From the records below, transcribe exactly the lines that begin at the line with "buffers and inverters,96,167,0.114" and end at the line with "2 | u_core.bus.product[8] |", both included.

[Working data Boundary: Start]

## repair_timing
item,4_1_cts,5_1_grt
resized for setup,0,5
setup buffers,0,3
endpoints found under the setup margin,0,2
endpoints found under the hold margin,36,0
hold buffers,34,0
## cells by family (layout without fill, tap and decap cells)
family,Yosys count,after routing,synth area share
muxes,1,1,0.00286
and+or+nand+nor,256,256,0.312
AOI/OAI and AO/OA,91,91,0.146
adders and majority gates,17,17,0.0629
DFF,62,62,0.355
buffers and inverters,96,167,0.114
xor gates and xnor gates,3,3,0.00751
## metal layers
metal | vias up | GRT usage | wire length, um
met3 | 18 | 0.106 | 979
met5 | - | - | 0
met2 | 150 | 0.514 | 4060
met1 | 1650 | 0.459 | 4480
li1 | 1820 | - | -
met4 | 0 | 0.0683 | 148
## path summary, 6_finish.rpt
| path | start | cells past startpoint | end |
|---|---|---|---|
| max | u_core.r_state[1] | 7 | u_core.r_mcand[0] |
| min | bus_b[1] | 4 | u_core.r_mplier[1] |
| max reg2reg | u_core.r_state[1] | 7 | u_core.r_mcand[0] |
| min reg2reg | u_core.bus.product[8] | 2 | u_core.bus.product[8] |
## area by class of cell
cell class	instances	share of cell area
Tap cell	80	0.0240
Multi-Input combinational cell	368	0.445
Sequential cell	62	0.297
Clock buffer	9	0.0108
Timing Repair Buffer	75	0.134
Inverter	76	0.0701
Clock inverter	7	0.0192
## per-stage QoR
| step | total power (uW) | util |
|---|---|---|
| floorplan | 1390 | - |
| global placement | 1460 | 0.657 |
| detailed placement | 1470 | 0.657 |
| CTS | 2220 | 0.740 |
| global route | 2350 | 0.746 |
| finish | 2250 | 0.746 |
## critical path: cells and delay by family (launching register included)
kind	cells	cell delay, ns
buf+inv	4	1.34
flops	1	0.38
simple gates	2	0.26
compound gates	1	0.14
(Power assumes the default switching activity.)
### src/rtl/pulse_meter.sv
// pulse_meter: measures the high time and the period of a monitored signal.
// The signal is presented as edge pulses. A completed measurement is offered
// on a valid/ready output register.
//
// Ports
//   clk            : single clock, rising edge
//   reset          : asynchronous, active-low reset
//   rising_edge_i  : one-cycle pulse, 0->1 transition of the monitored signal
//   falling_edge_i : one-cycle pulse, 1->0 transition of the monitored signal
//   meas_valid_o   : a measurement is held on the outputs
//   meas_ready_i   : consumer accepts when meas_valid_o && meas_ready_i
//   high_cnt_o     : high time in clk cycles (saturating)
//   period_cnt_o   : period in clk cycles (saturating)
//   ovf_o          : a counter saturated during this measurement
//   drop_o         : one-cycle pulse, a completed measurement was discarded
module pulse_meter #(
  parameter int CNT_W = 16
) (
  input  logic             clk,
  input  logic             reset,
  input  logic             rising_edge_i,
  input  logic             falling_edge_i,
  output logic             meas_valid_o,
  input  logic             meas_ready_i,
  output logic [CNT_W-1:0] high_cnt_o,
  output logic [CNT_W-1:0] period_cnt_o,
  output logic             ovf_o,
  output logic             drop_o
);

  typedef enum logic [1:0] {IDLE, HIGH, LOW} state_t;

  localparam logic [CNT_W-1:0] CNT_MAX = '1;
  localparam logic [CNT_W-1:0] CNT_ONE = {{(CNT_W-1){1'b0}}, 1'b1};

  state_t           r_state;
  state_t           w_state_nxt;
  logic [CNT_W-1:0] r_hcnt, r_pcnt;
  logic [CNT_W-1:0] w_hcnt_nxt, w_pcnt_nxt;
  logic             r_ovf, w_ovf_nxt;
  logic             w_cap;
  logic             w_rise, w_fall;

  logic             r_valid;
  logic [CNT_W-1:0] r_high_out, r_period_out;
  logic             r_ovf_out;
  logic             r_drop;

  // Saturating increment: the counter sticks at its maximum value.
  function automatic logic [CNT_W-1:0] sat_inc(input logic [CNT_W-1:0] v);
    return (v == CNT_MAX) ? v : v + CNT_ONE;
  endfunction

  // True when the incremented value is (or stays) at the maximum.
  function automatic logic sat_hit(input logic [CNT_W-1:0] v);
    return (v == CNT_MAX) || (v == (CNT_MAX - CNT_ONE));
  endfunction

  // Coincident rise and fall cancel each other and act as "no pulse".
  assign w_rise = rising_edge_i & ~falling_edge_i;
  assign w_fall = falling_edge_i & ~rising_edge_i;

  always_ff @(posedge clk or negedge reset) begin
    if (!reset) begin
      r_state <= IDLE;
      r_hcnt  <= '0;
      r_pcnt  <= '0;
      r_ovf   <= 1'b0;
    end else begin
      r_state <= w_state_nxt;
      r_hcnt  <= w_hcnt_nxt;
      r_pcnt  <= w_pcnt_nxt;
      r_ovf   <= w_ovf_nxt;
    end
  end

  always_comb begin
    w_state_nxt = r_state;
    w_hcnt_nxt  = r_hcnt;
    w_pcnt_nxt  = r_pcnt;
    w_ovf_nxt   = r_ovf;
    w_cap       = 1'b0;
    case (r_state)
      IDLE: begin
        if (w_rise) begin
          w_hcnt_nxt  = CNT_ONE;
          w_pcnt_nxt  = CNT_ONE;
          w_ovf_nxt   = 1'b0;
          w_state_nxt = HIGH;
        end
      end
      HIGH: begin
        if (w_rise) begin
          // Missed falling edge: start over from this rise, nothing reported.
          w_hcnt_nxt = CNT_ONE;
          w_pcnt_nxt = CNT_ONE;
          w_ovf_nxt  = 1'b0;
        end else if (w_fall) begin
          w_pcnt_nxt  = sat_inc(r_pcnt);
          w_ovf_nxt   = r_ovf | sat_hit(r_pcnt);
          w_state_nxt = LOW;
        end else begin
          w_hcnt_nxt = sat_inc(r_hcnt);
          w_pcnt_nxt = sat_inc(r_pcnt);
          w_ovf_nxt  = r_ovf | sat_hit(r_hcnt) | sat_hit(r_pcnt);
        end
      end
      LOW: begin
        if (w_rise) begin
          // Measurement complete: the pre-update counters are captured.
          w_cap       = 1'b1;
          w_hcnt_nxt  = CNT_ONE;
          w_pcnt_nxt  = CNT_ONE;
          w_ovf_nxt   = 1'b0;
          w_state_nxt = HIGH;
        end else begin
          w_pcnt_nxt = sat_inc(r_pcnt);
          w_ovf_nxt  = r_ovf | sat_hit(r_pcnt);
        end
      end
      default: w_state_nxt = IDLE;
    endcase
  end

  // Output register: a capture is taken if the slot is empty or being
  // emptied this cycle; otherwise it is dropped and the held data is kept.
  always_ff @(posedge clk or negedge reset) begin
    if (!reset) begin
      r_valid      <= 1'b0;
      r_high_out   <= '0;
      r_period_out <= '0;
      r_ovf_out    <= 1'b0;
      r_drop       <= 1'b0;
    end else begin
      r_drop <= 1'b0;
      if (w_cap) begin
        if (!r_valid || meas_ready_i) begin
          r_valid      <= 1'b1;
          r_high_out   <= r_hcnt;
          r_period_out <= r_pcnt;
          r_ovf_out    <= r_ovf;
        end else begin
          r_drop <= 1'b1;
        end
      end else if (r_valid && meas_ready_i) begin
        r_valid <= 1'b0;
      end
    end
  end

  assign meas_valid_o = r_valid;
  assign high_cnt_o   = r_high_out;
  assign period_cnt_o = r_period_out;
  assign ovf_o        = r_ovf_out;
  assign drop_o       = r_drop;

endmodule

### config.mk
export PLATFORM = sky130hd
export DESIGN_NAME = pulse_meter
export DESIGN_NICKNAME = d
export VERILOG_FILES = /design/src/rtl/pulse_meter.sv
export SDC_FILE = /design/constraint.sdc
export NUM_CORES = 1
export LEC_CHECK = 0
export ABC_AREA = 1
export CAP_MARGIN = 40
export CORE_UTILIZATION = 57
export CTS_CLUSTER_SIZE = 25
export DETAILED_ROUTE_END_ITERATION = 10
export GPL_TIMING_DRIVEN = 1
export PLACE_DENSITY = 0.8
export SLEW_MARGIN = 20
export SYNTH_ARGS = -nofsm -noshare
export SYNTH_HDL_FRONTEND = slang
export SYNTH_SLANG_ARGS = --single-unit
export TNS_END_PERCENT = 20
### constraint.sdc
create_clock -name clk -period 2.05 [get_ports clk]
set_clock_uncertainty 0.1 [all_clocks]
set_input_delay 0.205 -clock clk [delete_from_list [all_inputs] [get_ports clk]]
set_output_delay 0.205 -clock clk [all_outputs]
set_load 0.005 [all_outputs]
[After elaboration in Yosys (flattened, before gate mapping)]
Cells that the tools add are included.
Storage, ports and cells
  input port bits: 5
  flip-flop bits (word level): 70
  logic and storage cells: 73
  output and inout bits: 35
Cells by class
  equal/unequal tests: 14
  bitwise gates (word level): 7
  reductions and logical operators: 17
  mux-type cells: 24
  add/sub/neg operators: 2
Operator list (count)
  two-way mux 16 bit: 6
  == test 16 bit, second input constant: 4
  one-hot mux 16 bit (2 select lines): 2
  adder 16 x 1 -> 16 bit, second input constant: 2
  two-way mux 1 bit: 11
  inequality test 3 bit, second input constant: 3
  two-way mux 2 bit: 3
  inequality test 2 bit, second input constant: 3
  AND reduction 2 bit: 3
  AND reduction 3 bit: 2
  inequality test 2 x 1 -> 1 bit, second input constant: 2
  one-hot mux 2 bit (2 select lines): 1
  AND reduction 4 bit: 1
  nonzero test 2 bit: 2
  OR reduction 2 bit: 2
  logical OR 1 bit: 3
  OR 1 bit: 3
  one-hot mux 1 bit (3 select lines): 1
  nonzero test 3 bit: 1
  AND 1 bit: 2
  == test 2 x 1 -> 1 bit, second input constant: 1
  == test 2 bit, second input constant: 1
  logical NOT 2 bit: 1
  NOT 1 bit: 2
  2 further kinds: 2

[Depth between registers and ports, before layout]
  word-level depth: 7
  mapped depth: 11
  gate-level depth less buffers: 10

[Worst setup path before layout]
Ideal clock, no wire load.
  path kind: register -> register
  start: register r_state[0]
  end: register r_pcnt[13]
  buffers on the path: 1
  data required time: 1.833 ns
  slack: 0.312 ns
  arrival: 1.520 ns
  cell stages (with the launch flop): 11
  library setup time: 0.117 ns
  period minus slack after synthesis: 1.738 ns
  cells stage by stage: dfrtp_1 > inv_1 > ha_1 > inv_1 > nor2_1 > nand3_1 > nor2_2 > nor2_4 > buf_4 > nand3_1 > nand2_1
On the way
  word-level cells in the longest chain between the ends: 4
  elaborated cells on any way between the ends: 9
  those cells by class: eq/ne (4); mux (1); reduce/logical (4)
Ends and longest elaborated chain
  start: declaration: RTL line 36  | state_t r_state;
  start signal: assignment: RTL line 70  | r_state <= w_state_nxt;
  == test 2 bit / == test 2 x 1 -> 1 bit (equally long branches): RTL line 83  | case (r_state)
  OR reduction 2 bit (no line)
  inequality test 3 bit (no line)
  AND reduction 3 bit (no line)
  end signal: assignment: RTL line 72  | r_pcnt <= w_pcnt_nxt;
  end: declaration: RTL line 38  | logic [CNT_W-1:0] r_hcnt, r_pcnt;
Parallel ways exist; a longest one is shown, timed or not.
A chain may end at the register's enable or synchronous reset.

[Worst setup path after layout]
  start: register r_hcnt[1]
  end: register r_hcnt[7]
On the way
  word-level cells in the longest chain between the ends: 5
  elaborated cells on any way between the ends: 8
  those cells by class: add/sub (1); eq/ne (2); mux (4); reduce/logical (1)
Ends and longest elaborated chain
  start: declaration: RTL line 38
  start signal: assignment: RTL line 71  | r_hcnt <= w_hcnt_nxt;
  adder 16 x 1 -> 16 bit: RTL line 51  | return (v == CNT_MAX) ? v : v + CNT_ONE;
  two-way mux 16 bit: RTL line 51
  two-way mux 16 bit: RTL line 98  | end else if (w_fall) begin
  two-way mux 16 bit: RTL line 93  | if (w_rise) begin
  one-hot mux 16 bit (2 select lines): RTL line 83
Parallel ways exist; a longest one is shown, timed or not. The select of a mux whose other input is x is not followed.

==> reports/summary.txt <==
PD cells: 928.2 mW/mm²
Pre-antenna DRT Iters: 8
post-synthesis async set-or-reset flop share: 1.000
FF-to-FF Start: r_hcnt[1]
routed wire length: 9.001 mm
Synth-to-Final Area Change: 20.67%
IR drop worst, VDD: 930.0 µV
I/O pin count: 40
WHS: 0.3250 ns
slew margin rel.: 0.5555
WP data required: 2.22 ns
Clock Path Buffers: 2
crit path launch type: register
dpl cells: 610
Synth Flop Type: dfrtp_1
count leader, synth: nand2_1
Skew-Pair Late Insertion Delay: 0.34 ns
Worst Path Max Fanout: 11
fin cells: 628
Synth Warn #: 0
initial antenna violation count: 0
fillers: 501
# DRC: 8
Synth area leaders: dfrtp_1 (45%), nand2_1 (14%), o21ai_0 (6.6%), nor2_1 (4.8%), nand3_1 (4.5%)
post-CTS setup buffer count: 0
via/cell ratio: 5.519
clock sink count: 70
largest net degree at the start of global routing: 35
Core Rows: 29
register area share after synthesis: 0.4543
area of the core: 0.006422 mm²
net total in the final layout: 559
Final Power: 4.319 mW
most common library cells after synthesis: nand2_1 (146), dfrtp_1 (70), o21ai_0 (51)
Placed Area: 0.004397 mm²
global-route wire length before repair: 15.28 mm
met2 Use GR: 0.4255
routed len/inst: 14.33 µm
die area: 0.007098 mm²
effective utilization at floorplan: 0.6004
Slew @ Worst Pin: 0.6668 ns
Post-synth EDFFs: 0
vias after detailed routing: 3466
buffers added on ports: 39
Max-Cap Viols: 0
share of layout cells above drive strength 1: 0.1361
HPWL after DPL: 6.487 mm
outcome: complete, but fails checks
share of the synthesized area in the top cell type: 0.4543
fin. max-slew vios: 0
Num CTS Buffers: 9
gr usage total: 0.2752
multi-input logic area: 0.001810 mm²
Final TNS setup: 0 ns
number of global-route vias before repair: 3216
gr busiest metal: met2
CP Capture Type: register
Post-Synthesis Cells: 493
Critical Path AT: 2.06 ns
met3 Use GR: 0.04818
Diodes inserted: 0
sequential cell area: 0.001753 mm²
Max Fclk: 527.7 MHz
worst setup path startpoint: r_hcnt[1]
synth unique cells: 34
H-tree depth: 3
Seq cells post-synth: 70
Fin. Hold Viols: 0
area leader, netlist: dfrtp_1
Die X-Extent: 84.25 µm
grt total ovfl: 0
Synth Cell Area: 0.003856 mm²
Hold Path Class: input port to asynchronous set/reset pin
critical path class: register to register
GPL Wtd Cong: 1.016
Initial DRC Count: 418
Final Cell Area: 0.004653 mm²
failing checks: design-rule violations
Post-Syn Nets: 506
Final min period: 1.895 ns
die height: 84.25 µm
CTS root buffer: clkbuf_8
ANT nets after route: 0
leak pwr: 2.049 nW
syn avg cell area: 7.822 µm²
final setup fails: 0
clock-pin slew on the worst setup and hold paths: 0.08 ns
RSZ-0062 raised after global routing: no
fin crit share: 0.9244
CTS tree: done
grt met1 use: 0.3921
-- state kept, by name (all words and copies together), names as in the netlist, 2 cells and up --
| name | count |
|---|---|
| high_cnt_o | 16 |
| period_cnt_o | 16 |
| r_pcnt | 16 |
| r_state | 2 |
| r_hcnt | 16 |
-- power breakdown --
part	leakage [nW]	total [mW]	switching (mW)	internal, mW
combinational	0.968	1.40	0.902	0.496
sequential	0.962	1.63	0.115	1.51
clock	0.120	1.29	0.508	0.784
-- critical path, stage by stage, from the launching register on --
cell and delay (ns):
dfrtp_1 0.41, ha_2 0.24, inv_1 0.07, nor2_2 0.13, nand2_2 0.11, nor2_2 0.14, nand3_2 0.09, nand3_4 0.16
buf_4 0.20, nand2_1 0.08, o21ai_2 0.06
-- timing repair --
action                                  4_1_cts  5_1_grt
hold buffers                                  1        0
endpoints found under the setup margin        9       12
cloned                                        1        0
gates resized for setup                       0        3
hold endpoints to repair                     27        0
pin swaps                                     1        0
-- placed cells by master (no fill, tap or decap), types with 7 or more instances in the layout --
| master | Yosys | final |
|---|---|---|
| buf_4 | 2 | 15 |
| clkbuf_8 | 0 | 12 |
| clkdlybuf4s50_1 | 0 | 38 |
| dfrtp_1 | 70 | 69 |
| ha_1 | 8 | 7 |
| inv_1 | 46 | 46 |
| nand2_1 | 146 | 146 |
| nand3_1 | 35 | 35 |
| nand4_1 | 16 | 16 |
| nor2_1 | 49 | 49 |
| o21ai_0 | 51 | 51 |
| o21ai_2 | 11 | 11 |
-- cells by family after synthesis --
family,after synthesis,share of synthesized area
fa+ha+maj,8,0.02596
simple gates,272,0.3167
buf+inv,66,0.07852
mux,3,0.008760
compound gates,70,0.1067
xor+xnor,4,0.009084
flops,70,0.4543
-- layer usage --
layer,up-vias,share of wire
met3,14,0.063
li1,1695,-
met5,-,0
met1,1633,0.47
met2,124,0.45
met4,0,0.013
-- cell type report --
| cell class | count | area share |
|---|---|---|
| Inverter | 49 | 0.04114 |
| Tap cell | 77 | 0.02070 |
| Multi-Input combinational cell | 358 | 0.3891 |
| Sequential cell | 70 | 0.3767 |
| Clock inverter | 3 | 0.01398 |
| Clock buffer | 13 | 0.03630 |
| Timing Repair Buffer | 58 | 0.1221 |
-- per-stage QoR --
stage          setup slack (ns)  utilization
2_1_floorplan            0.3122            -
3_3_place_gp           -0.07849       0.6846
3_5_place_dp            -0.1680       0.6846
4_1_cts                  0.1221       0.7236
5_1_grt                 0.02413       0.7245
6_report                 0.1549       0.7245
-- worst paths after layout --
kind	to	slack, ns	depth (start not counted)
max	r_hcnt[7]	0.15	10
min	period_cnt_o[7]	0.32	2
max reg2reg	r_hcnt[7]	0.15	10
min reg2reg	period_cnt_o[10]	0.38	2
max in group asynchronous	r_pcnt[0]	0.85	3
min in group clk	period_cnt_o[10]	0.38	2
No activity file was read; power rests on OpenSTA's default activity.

[Working data Boundary: End]

* **Exercise output**
buffers and inverters,96,167,0.114
xor gates and xnor gates,3,3,0.00751
## metal layers
metal | vias up | GRT usage | wire length, um
met3 | 18 | 0.106 | 979
met5 | - | - | 0
met2 | 150 | 0.514 | 4060
met1 | 1650 | 0.459 | 4480
li1 | 1820 | - | -
met4 | 0 | 0.0683 | 148
## path summary, 6_finish.rpt
| path | start | cells past startpoint | end |
|---|---|---|---|
| max | u_core.r_state[1] | 7 | u_core.r_mcand[0] |
| min | bus_b[1] | 4 | u_core.r_mplier[1] |
| max reg2reg | u_core.r_state[1] | 7 | u_core.r_mcand[0] |
| min reg2reg | u_core.bus.product[8] | 2 | u_core.bus.product[8] |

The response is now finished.